Assessment of a low impact development (LID) practice using the coupled SWMM and HYDRUS models

Authors: BAEK, SANGSOO - University Of Ulsan College Of Medicine; Pachepsky, Yakov; CHUN, JONG AHN - Apec Climate Center (APCC); YOON, KWANG-SIK - Chonnam National University; PARK, YONGEUN - University Of Ulsan College Of Medicine; CHO, KYUNGHWA - University Of Ulsan College Of Medicine

Submitted to: Journal of Environmental Modeling and Software
Publication Type: Peer Reviewed Journal
Publication Acceptance Date: 2/17/2020
Publication Date: 4/1/2020
Citation: Baek, S., Pachepsky, Y.A., Chun, J., Yoon, K., Park, Y., Cho, K. 2020. Assessment of a low impact development (LID) practice using the coupled SWMM and HYDRUS models. Journal of Environmental Modeling and Software. 261:109920. https://doi.org/10.1016/j.jenvman.2019.109920.
DOI: https://doi.org/10.1016/j.jenvman.2019.109920

Interpretive Summary: Low Impact Development (LID) practices have the potential to provide better hydrologic functioning of urban areas as well as improve the environmental, economic, social and cultural conditions. We developed the new LID modeling tool based on coupling the Storm Water Management Model (SWMM) and HYDRUS-1D model to improve predictions of the LID efficiency and obtain detailed hydrologic change by the LID operation. In this study, the developed model was evaluated by simulating the observed soil water time series for the green roof. We analyzed green roof performance in the urban catchment as affected by size and soil type. The proposed model (SWMM-H) was capable to provide more accurate simulations compared with the SWMM model. Simulations showed that sandy loam provided higher reduction of the total runoff and peak flow as compared with sand. The SWMM-H model can be applied to other LID such as rain gardens and bioretention in addition to the green roof. It is concluded that SWMM-H can be a useful tool for urban and environmental planners to develop effective strategies for better urban water management.

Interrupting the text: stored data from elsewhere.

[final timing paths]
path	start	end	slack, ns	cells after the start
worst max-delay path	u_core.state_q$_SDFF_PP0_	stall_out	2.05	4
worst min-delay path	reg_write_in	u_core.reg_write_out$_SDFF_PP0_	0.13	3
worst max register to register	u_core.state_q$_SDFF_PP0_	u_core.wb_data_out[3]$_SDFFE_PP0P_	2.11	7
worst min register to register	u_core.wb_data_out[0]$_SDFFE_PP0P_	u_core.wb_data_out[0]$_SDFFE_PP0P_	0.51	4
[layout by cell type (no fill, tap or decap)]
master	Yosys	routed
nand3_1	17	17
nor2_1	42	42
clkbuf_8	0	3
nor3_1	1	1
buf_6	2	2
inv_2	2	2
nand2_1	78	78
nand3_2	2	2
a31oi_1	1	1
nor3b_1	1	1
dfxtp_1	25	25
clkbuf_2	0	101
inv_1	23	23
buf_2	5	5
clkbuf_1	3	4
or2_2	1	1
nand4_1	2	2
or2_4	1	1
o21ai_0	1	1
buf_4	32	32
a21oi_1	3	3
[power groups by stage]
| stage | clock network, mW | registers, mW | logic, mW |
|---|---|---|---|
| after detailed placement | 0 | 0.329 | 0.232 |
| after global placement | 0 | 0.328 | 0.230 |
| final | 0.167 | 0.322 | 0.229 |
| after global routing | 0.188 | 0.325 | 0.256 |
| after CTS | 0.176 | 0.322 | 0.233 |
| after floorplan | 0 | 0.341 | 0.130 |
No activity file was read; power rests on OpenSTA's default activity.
<file path="src/rtl/cmd_alu_pkg.sv">
// rtl/cmd_alu_pkg.sv - shared types and helpers for the command ALU
package cmd_alu_pkg;

    typedef enum logic [2:0] {
        OP_NOP = 3'd0,
        OP_ADD = 3'd1,
        OP_AND = 3'd2,
        OP_XOR = 3'd3,
        OP_MUL = 3'd4
    } op_e;

    typedef enum logic [1:0] {
        IDLE     = 2'd0,
        MUL_BUSY = 2'd1,
        RSP      = 2'd2
    } state_e;

    localparam int MUL_CNT_W = 4;

    function automatic logic is_legal_op(input op_e op);
        return (op <= OP_MUL);
    endfunction

endpackage

</file>
<file path="src/rtl/cmd_alu_mul.sv">
// rtl/cmd_alu_mul.sv - latched-operand multiplier with a load/done countdown
module cmd_alu_mul
    import cmd_alu_pkg::*;
#(
    parameter int WIDTH   = 8,
    parameter int MUL_LAT = 3
) (
    input  logic               clk,
    input  logic               reset_n,
    input  logic               i_load,
    input  logic [WIDTH-1:0]   i_a,
    input  logic [WIDTH-1:0]   i_b,
    output logic               o_done,
    output logic [2*WIDTH-1:0] o_product
);

    logic [WIDTH-1:0]     r_a;
    logic [WIDTH-1:0]     r_b;
    logic [MUL_CNT_W-1:0] r_cnt;

    always_ff @(posedge clk or negedge reset_n) begin
        if (!reset_n) begin
            r_a   <= '0;
            r_b   <= '0;
            r_cnt <= '0;
        end else if (i_load) begin
            r_a   <= i_a;
            r_b   <= i_b;
            r_cnt <= MUL_CNT_W'(MUL_LAT - 1);
        end else if (r_cnt != '0) begin
            r_cnt <= r_cnt - 1'b1;
        end
    end

    // Done fires on the last busy cycle so the top can register the product
    // and raise rsp_valid exactly MUL_LAT cycles after accept.
    assign o_done    = (r_cnt == MUL_CNT_W'(1));
    assign o_product = {{WIDTH{1'b0}}, r_a} * {{WIDTH{1'b0}}, r_b};

endmodule

</file>
<file path="src/rtl/cmd_alu.sv">
// rtl/cmd_alu.sv - command-driven ALU with tagged valid/ready responses
module cmd_alu
    import cmd_alu_pkg::*;
#(
    parameter int WIDTH   = 8,
    parameter int TAG_W   = 4,
    parameter int MUL_LAT = 3
) (
    input  logic               clk,
    input  logic               reset_n,
    input  logic               cmd_valid,
    output logic               cmd_ready,
    input  logic [2:0]         cmd_op,
    input  logic [WIDTH-1:0]   cmd_a,
    input  logic [WIDTH-1:0]   cmd_b,
    input  logic [TAG_W-1:0]   cmd_tag,
    output logic               rsp_valid,
    input  logic               rsp_ready,
    output logic [2*WIDTH-1:0] rsp_result,
    output logic [TAG_W-1:0]   rsp_tag,
    output logic               rsp_err
);

    if (MUL_LAT < 2 || MUL_LAT > 15) begin : g_bad_mul_lat
        $error("cmd_alu: MUL_LAT must be in 2..15");
    end

    state_e             r_state;
    logic [2*WIDTH-1:0] r_rsp_result;
    logic [TAG_W-1:0]   r_rsp_tag;
    logic               r_rsp_err;

    op_e                w_op;
    logic               w_accept;
    logic               w_mul_load;
    logic               w_mul_done;
    logic [2*WIDTH-1:0] w_mul_product;
    logic [WIDTH:0]     w_sum;
    logic [2*WIDTH-1:0] w_alu_result;

    assign w_op       = op_e'(cmd_op);
    assign cmd_ready  = (r_state == IDLE);
    assign w_accept   = cmd_valid & cmd_ready;
    assign w_mul_load = w_accept & (w_op == OP_MUL);
    assign w_sum      = {1'b0, cmd_a} + {1'b0, cmd_b};

    always_comb begin
        w_alu_result = '0;
        case (w_op)
            OP_ADD:  w_alu_result = {{(WIDTH-1){1'b0}}, w_sum};
            OP_AND:  w_alu_result = {{WIDTH{1'b0}}, cmd_a & cmd_b};
            OP_XOR:  w_alu_result = {{WIDTH{1'b0}}, cmd_a ^ cmd_b};
            default: w_alu_result = '0;
        endcase
    end

    cmd_alu_mul #(
        .WIDTH   (WIDTH),
        .MUL_LAT (MUL_LAT)
    ) u_mul (
        .clk       (clk),
        .reset_n   (reset_n),
        .i_load    (w_mul_load),
        .i_a       (cmd_a),
        .i_b       (cmd_b),
        .o_done    (w_mul_done),
        .o_product (w_mul_product)
    );

    always_ff @(posedge clk or negedge reset_n) begin
        if (!reset_n) begin
            r_state      <= IDLE;
            r_rsp_result <= '0;
            r_rsp_tag    <= '0;
            r_rsp_err    <= 1'b0;
        end else begin
            case (r_state)
                IDLE: begin
                    if (w_accept) begin
                        if (w_op == OP_MUL) begin
                            r_rsp_tag <= cmd_tag;
                            r_rsp_err <= 1'b0;
                            r_state   <= MUL_BUSY;
                        end else if (w_op != OP_NOP) begin
                            r_rsp_result <= w_alu_result;
                            r_rsp_tag    <= cmd_tag;
                            r_rsp_err    <= ~is_legal_op(w_op);
                            r_state      <= RSP;
                        end
                    end
                end
                MUL_BUSY: begin
                    if (w_mul_done) begin
                        r_rsp_result <= w_mul_product;
                        r_state      <= RSP;
                    end
                end
                RSP: begin
                    if (rsp_ready) begin
                        r_state <= IDLE;
                    end
                end
                default: r_state <= IDLE;
            endcase
        end
    end

    assign rsp_valid  = (r_state == RSP);
    assign rsp_result = r_rsp_result;
    assign rsp_tag    = r_rsp_tag;
    assign rsp_err    = r_rsp_err;

    a_op_known: assert property (@(posedge clk) disable iff (!reset_n)
        cmd_valid |-> !$isunknown(cmd_op));

endmodule

</file>
<file path="config.mk">
export PLATFORM = sky130hd
export DESIGN_NAME = cmd_alu
export DESIGN_NICKNAME = d
export VERILOG_FILES = /design/src/rtl/cmd_alu_pkg.sv /design/src/rtl/cmd_alu_mul.sv /design/src/rtl/cmd_alu.sv
export SDC_FILE = /design/constraint.sdc
export NUM_CORES = 1
export LEC_CHECK = 0
export CAP_MARGIN = 20
export CORE_ASPECT_RATIO = 0.6
export CORE_MARGIN = 2
export CORE_UTILIZATION = 45
export DETAILED_ROUTE_END_ITERATION = 16
export MAX_ROUTING_LAYER = met4
export PLACE_DENSITY = 0.66
export SLEW_MARGIN = 20
export SYNTH_ARGS = -nofsm -noshare
export SYNTH_HDL_FRONTEND = slang
export SYNTH_HIERARCHICAL = 1
export SYNTH_SLANG_ARGS = --single-unit
</file>
<file path="constraint.sdc">
create_clock -name clk -period 6.2 [get_ports clk]
set_input_delay 1.86 -clock clk [delete_from_list [all_inputs] [get_ports clk]]
set_output_delay 1.86 -clock clk [all_outputs]
set_load 0.01 [all_outputs]
</file>
# Word-level counts from Yosys, hierarchy flattened
# Cells that the tools add are included.
# classes
n_addsub	2
n_reduce_logical	9
n_eq_ne	13
shifts	0
n_mux	18
n_mul	1
n_lt_le_gt_ge	1
div	0
bitwise	5
# op_table
cell	n
$mux W16	4
$pmux W16 S2	1
$pmux W9 S3	1
$mul A8 B8 Y16	1
$mux W4	4
$mux W2	5
$add A8 B8 Y9	1
$and A8 B8 Y8	1
$ne A2 B1 Y1 const B	4
$xor A8 B8 Y8	1
$eq A3 B2 Y1 const B	2
$pmux W2 S3	1
$reduce_bool A2 Y1	3
$reduce_and A5 Y1	1
$eq A4 B1 Y1 const B	1
$reduce_and A4 Y1	1
$reduce_bool A4 Y1	1
$sub A4 B1 Y4 const B	1
$eq A3 B1 Y1 const B	1
$eq A3 B3 Y1 const B	1
$le A3 B3 Y1 const B	1
$ne A3 B1 Y1 const B	1
$reduce_and A3 Y1	1
$reduce_bool A3 Y1	1
7 further kinds	9
# totals
rom_bits	0
wordCells	56
input_bits	27
regBits	43
latchBits	0
mem_count	0
ramBits	0
output_inout_bits	23

# Depth between registers and ports, before layout
# Gate-level depths: netlist of the first run.
# depth
word_depth	6
ltp_mapped	18
mapped_depth_nobuf	18

# By module
# The synthesis of the first run kept the hierarchy.
# by_module_without_submodules
module	seq_area_each_um2	n_inst	cells_each	area_each_um2
cmd_alu_mul	500.5	1	295	2897.8
cmd_alu	575.6	1	163	1552.7

# Worst setup path before layout of the first run
# No wires, ideal clock.
# synth_path
path_kind	register to register
startpoint	register u_mul.r_b[7]
endpoint	register r_rsp_result[14] (netlist: rsp_result[14])
required_ps	6079
path_buffers	0
synth_period_minus_slack_ps	4139
setup_ps	121
t_arrival_ps	4018
stages_incl_launch_ff	16
path_slack_ps	2061
path_cell_list	dfrtp_1 > nand2_1 > fa_1 > fa_1 > inv_1 > fa_1 > inv_1 > fa_1 > inv_1 > ha_1 > a21oi_2 > a21boi_1 > o22ai_2 > o21ai_1 > xor2_1 > a22o_1
# synth_via
elab_chain_len	3
# synth_lines
item	line	text
start, declared	cmd_alu_mul.sv:18	logic [WIDTH-1:0] r_b;
start signal, assigned	cmd_alu_mul.sv:28	r_b <= i_b;
$mul A8 B8 Y16	cmd_alu_mul.sv:38	assign o_product = {{WIDTH{1'b0}}, r_a} * {{WIDTH{1'b0}}, r_b};
net w_mul_product[14]	cmd_alu.sv:37	logic [2*WIDTH-1:0] w_mul_product;
$mux W16	cmd_alu.sv:93	if (w_mul_done) begin
$pmux W16 S2	cmd_alu.sv:77	case (r_state)
end signal, assigned	cmd_alu.sv:85	r_rsp_result <= w_alu_result;
end signal, assigned	cmd_alu.sv:94	r_rsp_result <= w_mul_product;
end, declared	cmd_alu.sv:29	logic [2*WIDTH-1:0] r_rsp_result;
# The timed path passes the listed nets, and every way through them passes these cells. The select of a mux whose other input is x is not followed.
# A chain may end at the register's enable or synchronous reset.

# Worst setup path in the final report of the first run
# Same ends and word-level chain as after synthesis.

==> results of run 1 <==
-- critical path, cell delays in order (launching register included) --
cell and delay [ns]:
sky130_fd_sc_hd__dfrtp_1 0.49, sky130_fd_sc_hd__nand2_1 0.14, sky130_fd_sc_hd__fa_1 0.54, sky130_fd_sc_hd__fa_1 0.56
sky130_fd_sc_hd__inv_1 0.07, sky130_fd_sc_hd__fa_1 0.56, sky130_fd_sc_hd__inv_1 0.07, sky130_fd_sc_hd__fa_1 0.53
sky130_fd_sc_hd__inv_1 0.04, sky130_fd_sc_hd__ha_1 0.37, sky130_fd_sc_hd__a21oi_2 0.30, sky130_fd_sc_hd__a21boi_1 0.13
sky130_fd_sc_hd__o22ai_2 0.18, sky130_fd_sc_hd__o21ai_1 0.12, sky130_fd_sc_hd__xor2_1 0.16, sky130_fd_sc_hd__a22o_1 0.20
-- registers in the layout, summed over array words and instances, names as in the netlist --
name	flops
u_mul/r_b	8
rsp_tag	4
rsp_err	1
u_mul/r_cnt	4
u_mul/r_a	8
rsp_result	16
r_state	2
-- cell usage after synthesis, drive strengths merged (8+ instances only) --
master  count
a21oi      17
a22o        9
and2       46
dfrtp      43
fa         37
ha         46
inv        63
mux2       23
nand2      39
nor2       15
o21ai      15
xnor2       8
-- cells in the final DEF (no fill, tap or decap), types with 5 or more instances in the layout --
cell                              count
sky130_fd_sc_hd__inv_1               63
sky130_fd_sc_hd__clkdlybuf4s50_1     48
sky130_fd_sc_hd__and2_1              46
sky130_fd_sc_hd__ha_1                46
sky130_fd_sc_hd__dfrtp_1             43
sky130_fd_sc_hd__nand2_1             38
sky130_fd_sc_hd__fa_1                37
sky130_fd_sc_hd__mux2_2              23
sky130_fd_sc_hd__a21oi_1             16
sky130_fd_sc_hd__nor2_1              15
sky130_fd_sc_hd__o21ai_0             11
sky130_fd_sc_hd__a22o_1               9
sky130_fd_sc_hd__xnor2_1              8
sky130_fd_sc_hd__a21o_1               6
sky130_fd_sc_hd__nand2b_1             6
sky130_fd_sc_hd__xor2_1               6
sky130_fd_sc_hd__clkbuf_16            5
-- cell type report --
type / count / area, um2 / area share, %
multi-input combinational: 343 / 3100 / 59.4
clock buffer: 6 / 129 / 2.47
timing repair buffer: 50 / 495 / 9.50
inverter: 63 / 236 / 4.54
clock inverter: 2 / 12.5 / 0.240
sequential: 43 / 1080 / 20.6
tap: 135 / 169 / 3.24
-- logic make-up (layout without fill, tap and decap cells) --
| family | Yosys count | in the layout | share of synthesized area [%] |
|---|---|---|---|
| compound gates | 82 | 82 | 13.9 |
| buf+inv | 72 | 121 | 6.38 |
| fa+ha+maj | 83 | 83 | 29.6 |
| flops | 43 | 43 | 24.2 |
| mux | 27 | 27 | 6.72 |
| simple gates | 137 | 137 | 16.5 |
| xor+xnor | 14 | 14 | 2.76 |
-- metrics by stage --
step | setup WS, ns | cells | area (um2)
CTS | 1.66 | 642 | 5210
floorplan | 2.06 | 458 | 4450
detailed placement | 1.68 | 634 | 5070
global route | 1.44 | 642 | 5210
global placement | 1.87 | 634 | 5070
finish | 1.63 | 642 | 5210
-- worst paths after layout --
check | from | to | slack [ns] | cells after the start
worst max-delay path | u_mul/r_b[7] | rsp_result[14] | 1.63 | 15
min in group asynchronous | reset_n | rsp_tag[3] | 1.56 | 1
worst max register to register | u_mul/r_b[7] | rsp_result[14] | 1.63 | 15
max in group asynchronous | reset_n | u_mul/r_b[3] | 4.24 | 1
worst min-delay path | rsp_result[1] | rsp_result[1] | 0.48 | 2
worst min register to register | rsp_result[1] | rsp_result[1] | 0.48 | 2
-- per-layer routing --
metal  share of wire [%]  vias up  track usage (%)
met1                  53     1711             37.2
met2                  39      128             32.7
li1                    -     1647                -
met3                 6.8        8             4.74
met5                   0        -                -
met4                0.80        0             4.09
==> run_results.csv, run 1 <==
group,metric,value,unit
clock_tree,clk_pin_slew_worst_paths,0.07,ns
clock_tree,clock_sinks,43,
clock_tree,clk_path_buf_depth,2,
worst_setup_path,timing.critical_path.fanout_max,9,
grt,grt_pass1_vias,3520,
cells_and_area,area_growth,17.1,%
timing,maxSlewViolCount,0,
clock_tree,numCtsBuffers,5,
timing,finalWorstPathRequiredPeriod,4.57,ns
grt,antenna_found_initial,0,
floorplan,floorplan.initialDensity,45.7,%
clock_tree,ctsHtreeMaxLevel,2,
place,port-buffer-count,49,
detailed_routing,drt_first_pass_iters,5,
synth,synth_edf_count,0,
detailed_routing,post-route-drc-count,0,
cells_and_area,finalNetCount,616,
clock_tree,clock_latency_on_the_worst_skew_pair,0.30,ns
detailed_routing,wire_length_per_cell_after_detailed_routing,17.9,um
synth,ys_dominant_reg_cell,"sky130_fd_sc_hd__dfrtp_1",
timing,layout_worst_path_cycle_share,73.7,%
timing,timing.final.setup_violations,0,
detailed_routing,ant_nets,0,
detailed_routing,detail_route.vias_per_cell,5.44,
worst_hold_path,min-delay-path-class,"register to register",
floorplan,floorplan.die_area,0.0107,mm2
timing,tns,0,ns
floorplan,rows,28,
clock_tree,ctsHoldBuffers,0,
timing,slew_of_the_pin_with_the_lowest_slew_margin,0.823,ns
synth,synth.avg_cell_area,9.72,um2
synth,yosysTopAreaCell,"sky130_fd_sc_hd__dfrtp_1",
synth,synth_sequential_area_ratio,24.2,%
clock_tree,cts.repair.resized,0,
synth,post_synth_instance_area,0.00445,mm2
cells_and_area,fillCellCount,917,
timing,finalHoldViolCount,0,
floorplan,top_level_ports,50,
synth,yosys-top-cells-area,"sky130_fd_sc_hd__dfrtp_1, sky130_fd_sc_hd__fa_1, sky130_fd_sc_hd__ha_1, sky130_fd_sc_hd__and2_1, sky130_fd_sc_hd__mux2_2",
clock_tree,clock-root-buffer,"sky130_fd_sc_hd__clkbuf_16",
synth,syn_nets,568,
worst_setup_path,worstPathRequired,6.38,ns
synth,synth_top_area_share,24.2,%
grt,grt_max_degree,44,
floorplan,die_width,132,um
place,dp.final_hpwl,9270,um
floorplan,fp.dieH,81.0,um
grt,grt_use_total,24.2,%
worst_setup_path,worst_setup_path_end_kind,"register",
timing,worst_clock_skew_on_the_final_layout,0.00525,ns
synth,syn_inst_count,458,
cells_and_area,antennaDiodeCount,0,
detailed_routing,dr_total_vias,3494,
clock_tree,tritoncts,"done",
synth,yosysWarningCount,6,
detailed_routing,drt_wl_total,11500,um
worst_setup_path,start_kind,"register",
clock_tree,cts_setup_buffers,0,
timing,slew_headroom,45.1,%
detailed_routing,drt_iter0_markers,253,
cells_and_area,layout-drive-gt1-share,8.68,%
floorplan,core,0.00974,mm2
worst_setup_path,timing.setup.critical_path_class,"register to register",
worst_setup_path,crit_arrival,4.75,ns
timing,timing.hold.ws,0.483,ns
run,max_cap_violations,0,
cells_and_area,postLayoutCoreUtil,53.5,%
timing,max_freq,0.219,GHz
status,outcome,"completed",
synth,ys_seq_elements,43,
place,gp_congestion,0.940,
grt,globalRoute.totalOverflow,0,
grt,grt_pass1_wl,19200,um
synth,synth_cell_type_count,59,
synth,async_reset_ff_share,100,%
timing,setup_repair_after_global_routing_missed_its_margin,"false",
Power of run 1 is left out: the tool's default activity adds up to more than one toggle a clock period on the data nets, which glitch-free logic cannot reach.
==> inputs of run 2 (changes only) <==
--- a/config.mk
+++ b/config.mk
@@ -11,7 +11,7 @@
 export CORE_UTILIZATION = 45
 export DETAILED_ROUTE_END_ITERATION = 16
 export MAX_ROUTING_LAYER = met4
-export PLACE_DENSITY = 0.66
+export PLACE_DENSITY = 0.69
 export SLEW_MARGIN = 20
 export SYNTH_ARGS = -nofsm -noshare
 export SYNTH_HDL_FRONTEND = slang
==> constraint.sdc (replaced) <==
create_clock -name clk -period 3.7 [get_ports clk]
set_input_delay 1.11 -clock clk [delete_from_list [all_inputs] [get_ports clk]]
set_output_delay 1.11 -clock clk [all_outputs]
set_load 0.01 [all_outputs]
==> run 2 against run 1 <==
The run now ends with negative setup slack left. Maximum frequency up 11%. Utilization is 6.5 points higher. Wire length increased by 5.5%. Sequential share of layout area is 2.0 points lower. Worst setup slack got worse by 2.0 ns. Global-route usage increased by 0.40 points. Count of clock-buffer cells in the layout down 1.
==> run_results.csv, run 2 (same netlist as run 1, synthesis figures left out) <==
group,metric,value,unit
detailed_routing,wire_length_per_cell_after_detailed_routing,17.5,um
clock_tree,clk_path_buf_depth,2,
timing,maxSlewViolCount,0,
timing,post-route-worst-setup-slack,-0.417,ns
grt,grt_max_degree,44,
worst_hold_path,min-delay-path-class,"register to register",
worst_hold_path,timing.hold.worst_endpoint,"rsp_result[0]",
status,violated_checks,"negative setup slack",
run,max_cap_violations,0,
cells_and_area,largest_register_ffs,16,
detailed_routing,ant_nets,0,
floorplan,floorplan.die_area,0.0107,mm2
cells_and_area,most_common_library_cell_in_the_layout_ignoring_fill_and_taps,"sky130_fd_sc_hd__inv_1",
clock_tree,ctsHtreeMaxLevel,2,
worst_hold_path,min_from,"rsp_result[0]",
cells_and_area,layoutNonFillerInstCount,693,
detailed_routing,detail_route.vias_per_cell,5.31,
grt,globalRoute.totalOverflow,0,
status,outcome,"complete, but fails checks",
worst_setup_path,startpoint_of_the_worst_register_to_register_path,"u_mul/r_a[3]",
timing,layout_worst_path_cycle_share,111,%
timing,worst_clock_skew_on_the_final_layout,0.00686,ns
worst_setup_path,path_buf_inv,3,
worst_hold_path,worstHoldPathCells,2,
floorplan,floorplan.initialDensity,45.7,%
place,place_inst,676,
clock_tree,clock-root-buffer,"sky130_fd_sc_hd__clkbuf_16",
detailed_routing,post-route-drc-count,0,
worst_setup_path,start_kind,"register",
timing,timing.hold.ws,0.497,ns
detailed_routing,drt_iter0_markers,260,
place,dp.final_hpwl,9540,um
place,port-buffer-count,49,
worst_setup_path,timing.critical_path.fanout_max,7,
grt,grt_pass1_wl,19800,um
timing,setup_repair_after_global_routing_missed_its_margin,"true",
clock_tree,clock_sinks,43,
grt,grt_pass1_vias,3774,
place,dpl_cell_area,0.00547,mm2
cells_and_area,design_area,0.00585,mm2
worst_setup_path,critical_path.reg2reg.endpoint,"rsp_result[13]",
timing,finalHoldViolCount,0,
clock_tree,numCtsBuffers,5,
clock_tree,clk_pin_slew_worst_paths,0.07,ns
cells_and_area,antennaDiodeCount,0,
cells_and_area,layout-drive-gt1-share,29.4,%
timing,max_freq,0.243,GHz
worst_setup_path,cpLargestDelayFamily,"adder cells",
worst_setup_path,cp_common_cell,"sky130_fd_sc_hd__fa_1",
timing,slew_of_the_pin_with_the_lowest_slew_margin,0.693,ns
worst_setup_path,r2r_cells,15,
worst_setup_path,worstPathRequired,3.88,ns
cells_and_area,layout.cells.most_common_list,"sky130_fd_sc_hd__inv_1, sky130_fd_sc_hd__clkdlybuf4s50_1, sky130_fd_sc_hd__buf_4",
place,gp_congestion,0.899,
worst_setup_path,crit_path_cell_trace,"nand2_1 -> fa_1 -> fa_1 -> inv_2 -> fa_1 -> inv_1 -> fa_1 -> inv_2 -> ha_4 -> nand2_2 -> o21bai_4 -> a31oi_4 -> o221ai_2 -> xnor2_1 -> a22o_1",
detailed_routing,drt_first_pass_iters,4,
worst_setup_path,timing.setup.critical_path_class,"register to register",
worst_setup_path,cp_slowest_cell,"sky130_fd_sc_hd__fa_1",
worst_setup_path,timing.critical_path.depth,15,
cells_and_area,area_growth,31.4,%
worst_setup_path,cp_slowest_stage_delay,0.55,ns
grt,antenna_found_initial,0,
clock_tree,clock_latency_on_the_worst_skew_pair,0.29,ns
timing,timing.final.setup_violations,9,
worst_setup_path,crit_arrival,4.30,ns
detailed_routing,drt_wl_total,12100,um
floorplan,die_width,132,um
timing,finalWorstPathRequiredPeriod,4.12,ns
floorplan,top_level_ports,50,
worst_setup_path,reg2reg_slack,-0.42,ns
clock_tree,ctsHoldBuffers,0,
floorplan,core,0.00974,mm2
worst_setup_path,worst_setup_path_end_kind,"register",
cells_and_area,finalNetCount,667,
detailed_routing,dr_total_vias,3683,
clock_tree,tritoncts,"done",
grt,grt_use_total,24.6,%
floorplan,fp.dieH,81.0,um
timing,slew_headroom,53.5,%
floorplan,rows,28,
[run 2: changes by cell type in the layout (fill, tap and decap cells not counted), moves of 13 or more]
cell and delta:
sky130_fd_sc_hd__dfrtp_2 +13, sky130_fd_sc_hd__dfrtp_1 -13, sky130_fd_sc_hd__buf_4 +46, sky130_fd_sc_hd__and2_4 +13, sky130_fd_sc_hd__and2_1 -13
[run 2: routing by layer]
layer,GRT usage [%],up-vias,routed length (um)
met5,-,-,0
met4,2.69,0,75
met3,5.93,15,782
met2,35.5,108,5040
met1,36.0,1812,6250
li1,-,1748,-
[run 2: final cells by class]
type                       count  area, um2
tap                          135        169
clock inverter                 3       26.3
multi-input combinational    343       3300
clock buffer                   5        125
inverter                      63        236
timing repair buffer         101        897
fill                         841       3890
sequential                    43       1090
[run 2: through the flow]
step / utilization, % / setup slack, ns / setup TNS [ns]
after global routing: 60.1 / -0.549 / -3.71
after detailed placement: 56.2 / -0.376 / -2.65
after floorplan: - / -0.0904 / -0.322
final: 60.1 / -0.417 / -2.48
after CTS: 58.8 / -0.360 / -2.10
after global placement: 56.2 / -0.297 / -2.07
[run 2: timing repair]
item	in CTS	in global routing
setup buffers	5	5
pin swaps	22	25
endpoints found under the setup margin	10	10
resized for setup	30	33
[run 2: tightest hold or removal path: stages, from the launching register on]
cell and delay (ns):
sky130_fd_sc_hd__dfrtp_1 0.35, sky130_fd_sc_hd__nand2_1 0.05, sky130_fd_sc_hd__o21ai_0 0.06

Technical Abstract: Extensive coverage of land surface with pavements and buildings radically changes water flow and storage, and can have negative consequences for environmental quality and economy in urban areas. Low impact development practices have been introduced to mitigate the loss of vegetated areas to impermeable structures. So called green roofs where soil and vegetation are present is one of such practices. The forecast of the green roof efficiency is done with the SWMM model that computes water flow with substantial errors. We replaced the obsolete water flow modules in SWMM with the modern soil water flow module HYDRUS, and tested the resultant model SWMM-HYDRUS with two green roof datasets. The new model appeared to be significantly more accurate. Its use demonstrated that the original SWMM model overestimated the green roof efficiency. Because of higher accuracy, the new model SWMM-HYDRUS is expected to be used in urban planning and green roof design and evaluation.